Dezembro também é o mês em que o HMDCC será entregue 100% à população de Belo Horizonte. A abertura total dos leitos e serviços de saúde acontecerá no aniversário de 120 anos da cidade, em 12 de dezembro.
“Há 21 anos os moradores do Barreiro em sofrimento mental têm oportunidade de vivenciar a inserção social de forma cuidadosa, cidadã e em liberdade. E cada um destes cidadãos que supera suas dificuldades de inserção e consegue uma convivência mais inclusiva, sentindo-se pertencente e fazendo laços, proporciona mudanças significativas para si mesmo, no ambiente familiar e muito contribuem para mudanças de paradigmas sociais onde as diferenças passam a ser não apenas aceitas e respeitadas, mas também valorizadas.”, afirma Marise Hilbert, gerente do Centro de Convivência Barreiro.
Centro de Convivência
Os Centros de Convivência são serviços que compõe a rede de atendimento em Saúde Mental da Prefeitura de Belo Horizonte, substitutiva ao manicômio. O foco é a inserção social da pessoa em sofrimento mental, por meio da arte e da cultura, estimulando a convivência e a sociabilidade.
Os usuários devem ser encaminhados por profissionais da saúde que sejam referência/responsáveis pelo tratamento nas Unidades Básicas de Saúde, Cersams, Consultórios de Rua, Unidade de Acolhimento, – todos esses serviços do SUS -, mas também por profissionais da rede privada. O atendimento é para pessoas em sofrimento mental e usuários em uso prejudicial de álcool e outras drogas que apresentem dificuldades de inserção social. Belo Horizonte tem nove Centros de Convivência.
HMDCC
O HMDCC é um hospital geral de retaguarda para urgência e emergência, em especialidades clínicas, cirúrgicas e AVC. Com 460 leitos, sendo 80 de CTI, é referência para atendimento de alta complexidade na Rede SUS-BH e do Estado nas seguintes especialidades: clínica médica, ortopedia, cirurgia geral, cirurgia vascular, neurocirurgia, neurologia e urologia.
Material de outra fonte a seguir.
===== config.mk =====
export PLATFORM = sky130hd
export DESIGN_NAME = alt_vipswi131_common_pixel_position_counter
export DESIGN_NICKNAME = d
export VERILOG_FILES = /design/src/rtl/alt_vipswi131_common_pixel_position_counter.sv
export SDC_FILE = /design/constraint.sdc
export NUM_CORES = 1
export LEC_CHECK = 0
export CORE_ASPECT_RATIO = 0.8
export CORE_UTILIZATION = 50
export DETAILED_ROUTE_END_ITERATION = 7
export GPL_TIMING_DRIVEN = 1
export PLACE_DENSITY = 0.82
export SLEW_MARGIN = 20
export SYNTH_ARGS = -nofsm -noshare
export SYNTH_HDL_FRONTEND = slang
export SYNTH_SLANG_ARGS = --single-unit

===== constraint.sdc =====
create_clock -name clk -period 2.4 [get_ports clk]
set_clock_uncertainty 0.1 [all_clocks]
set_input_delay 0.24 -clock clk [delete_from_list [all_inputs] [get_ports clk]]
set_output_delay 0.24 -clock clk [all_outputs]
set_load 0.05 [all_outputs]
### src/rtl/gcd_requester.sv
// gcd_requester: initiator side of the GCD unit's start/finished handshake.
// Accepts an operand pair, drives the GCD controller through LOAD/RUN, captures
// the result on the first finished and returns operands plus result. Zero
// operands are resolved locally (the subtractive unit never terminates on
// them) and every run is bounded by a watchdog.
// Ports:
//   clk, reset                  - clock, synchronous active-high reset
//   in_valid/in_ready/in_a/in_b - operand input stream
//   gcd_start, gcd_op_a/b       - start and operands to the GCD unit
//   gcd_finished, gcd_result    - completion and result from the GCD unit
//   out_valid/out_ready         - result output stream
//   out_a/out_b/out_gcd         - echoed operands and result (0 on error)
//   out_error                   - run aborted by watchdog
//   busy                        - not in IDLE
//
// state | meaning
// IDLE  | waiting for an operand pair, in_ready=1
// LOAD  | operands presented, start low so the unit loads them
// RUN   | start high, waiting for finished or watchdog expiry
// DONE  | result presented on out_*, waiting for out_ready
module gcd_requester
  import gcd_pkg::*;
#(
  parameter int WIDTH   = GCD_WIDTH_DEFAULT,
  parameter int TIMEOUT = GCD_TIMEOUT_DEFAULT
) (
  input  logic             clk,
  input  logic             reset,
  input  logic             in_valid,
  output logic             in_ready,
  input  logic [WIDTH-1:0] in_a,
  input  logic [WIDTH-1:0] in_b,
  output logic             gcd_start,
  output logic [WIDTH-1:0] gcd_op_a,
  output logic [WIDTH-1:0] gcd_op_b,
  input  logic             gcd_finished,
  input  logic [WIDTH-1:0] gcd_result,
  output logic             out_valid,
  input  logic             out_ready,
  output logic [WIDTH-1:0] out_a,
  output logic [WIDTH-1:0] out_b,
  output logic [WIDTH-1:0] out_gcd,
  output logic             out_error,
  output logic             busy
);

  gcd_state_e       state_q, state_d;
  logic [WIDTH-1:0] op_a_q, op_a_d;
  logic [WIDTH-1:0] op_b_q, op_b_d;
  logic [WIDTH-1:0] gcd_q, gcd_d;
  logic             err_q, err_d;
  logic             start_q, valid_q, ready_q, busy_q;
  logic             wd_expired;

  gcd_watchdog #(
    .TIMEOUT(TIMEOUT)
  ) u_watchdog (
    .clk    (clk),
    .reset  (reset),
    .clear  (state_q != RUN),
    .enable (state_q == RUN),
    .expired(wd_expired)
  );

  always_comb begin
    state_d = state_q;
    op_a_d  = op_a_q;
    op_b_d  = op_b_q;
    gcd_d   = gcd_q;
    err_d   = err_q;
    unique case (state_q)
      IDLE: begin
        if (in_valid && ready_q) begin
          op_a_d = in_a;
          op_b_d = in_b;
          // gcd(x,0)=x and gcd(0,0)=0, both covered by the OR.
          if ((in_a == '0) || (in_b == '0)) begin
            gcd_d   = in_a | in_b;
            err_d   = 1'b0;
            state_d = DONE;
          end else begin
            state_d = LOAD;
          end
        end
      end
      LOAD: state_d = RUN;
      RUN: begin
        // finished takes priority over a same-cycle watchdog expiry
        if (gcd_finished) begin
          gcd_d   = gcd_result;
          err_d   = 1'b0;
          state_d = DONE;
        end else if (wd_expired) begin
          gcd_d   = '0;
          err_d   = 1'b1;
          state_d = DONE;
        end
      end
      DONE: begin
        if (out_ready) begin
          err_d   = 1'b0;
          state_d = IDLE;
        end
      end
      default: state_d = IDLE;
    endcase
  end

  // Handshake outputs are registered decodes of the next state so they line
  // up with state_q; finished arriving outside RUN is never looked at.
  always_ff @(posedge clk) begin
    if (reset) begin
      state_q <= IDLE;
      op_a_q  <= '0;
      op_b_q  <= '0;
      gcd_q   <= '0;
      err_q   <= 1'b0;
      start_q <= 1'b0;
      valid_q <= 1'b0;
      ready_q <= 1'b1;
      busy_q  <= 1'b0;
    end else begin
      state_q <= state_d;
      op_a_q  <= op_a_d;
      op_b_q  <= op_b_d;
      gcd_q   <= gcd_d;
      err_q   <= err_d;
      start_q <= (state_d == RUN);
      valid_q <= (state_d == DONE);
      ready_q <= (state_d == IDLE);
      busy_q  <= (state_d != IDLE);
    end
  end

  assign in_ready  = ready_q;
  assign gcd_start = start_q;
  assign gcd_op_a  = op_a_q;
  assign gcd_op_b  = op_b_q;
  assign out_valid = valid_q;
  assign out_a     = op_a_q;
  assign out_b     = op_b_q;
  assign out_gcd   = gcd_q;
  assign out_error = err_q;
  assign busy      = busy_q;

endmodule
### config.mk
export PLATFORM = sky130hd
export DESIGN_NAME = gcd_requester
export DESIGN_NICKNAME = d
export VERILOG_FILES = /design/src/rtl/gcd_pkg.sv /design/src/rtl/gcd_watchdog.sv /design/src/rtl/gcd_requester.sv
export SDC_FILE = /design/constraint.sdc
export NUM_CORES = 1
export LEC_CHECK = 0
export BUFFER_PORTS_ARGS = -buffer_cell sky130_fd_sc_hd__buf_2
export CAP_MARGIN = 25
export CORE_MARGIN = 8
export CORE_UTILIZATION = 40
export CTS_CLUSTER_DIAMETER = 150
export DETAILED_ROUTE_END_ITERATION = 7
export GPL_ROUTABILITY_DRIVEN = 0
export GPL_TIMING_DRIVEN = 0
export PLACE_DENSITY_LB_ADDON = 0.12
export SYNTH_ARGS = -nofsm -noshare
export SYNTH_HDL_FRONTEND = slang
export SYNTH_SLANG_ARGS = --single-unit
### constraint.sdc
create_clock -name clk -period 4 [get_ports clk]
set_clock_uncertainty 0.2 [all_clocks]
set_input_delay 0.4 -clock clk [delete_from_list [all_inputs] [get_ports clk]]
set_output_delay 0.4 -clock clk [all_outputs]
set_load 0.005 [all_outputs]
O atendimento de urgência e emergência clínica e cirúrgica é referenciado e regulado pela Central de Internação de Belo Horizonte.
Serviço:
Exposição ‘Meus dedos derrubam barreiras do mundo’
Abertura: 7 de dezembro, às 15h
Local: Auditório do Hospital Metropolitano Dr. Célio de Castro
Endereço: Rua José de Oliveira Gonçalves, 340, Bairro Milionários (Barreiro)
Horário de visitação: 8 de dezembro a 31 de janeiro, das 10h às 17h.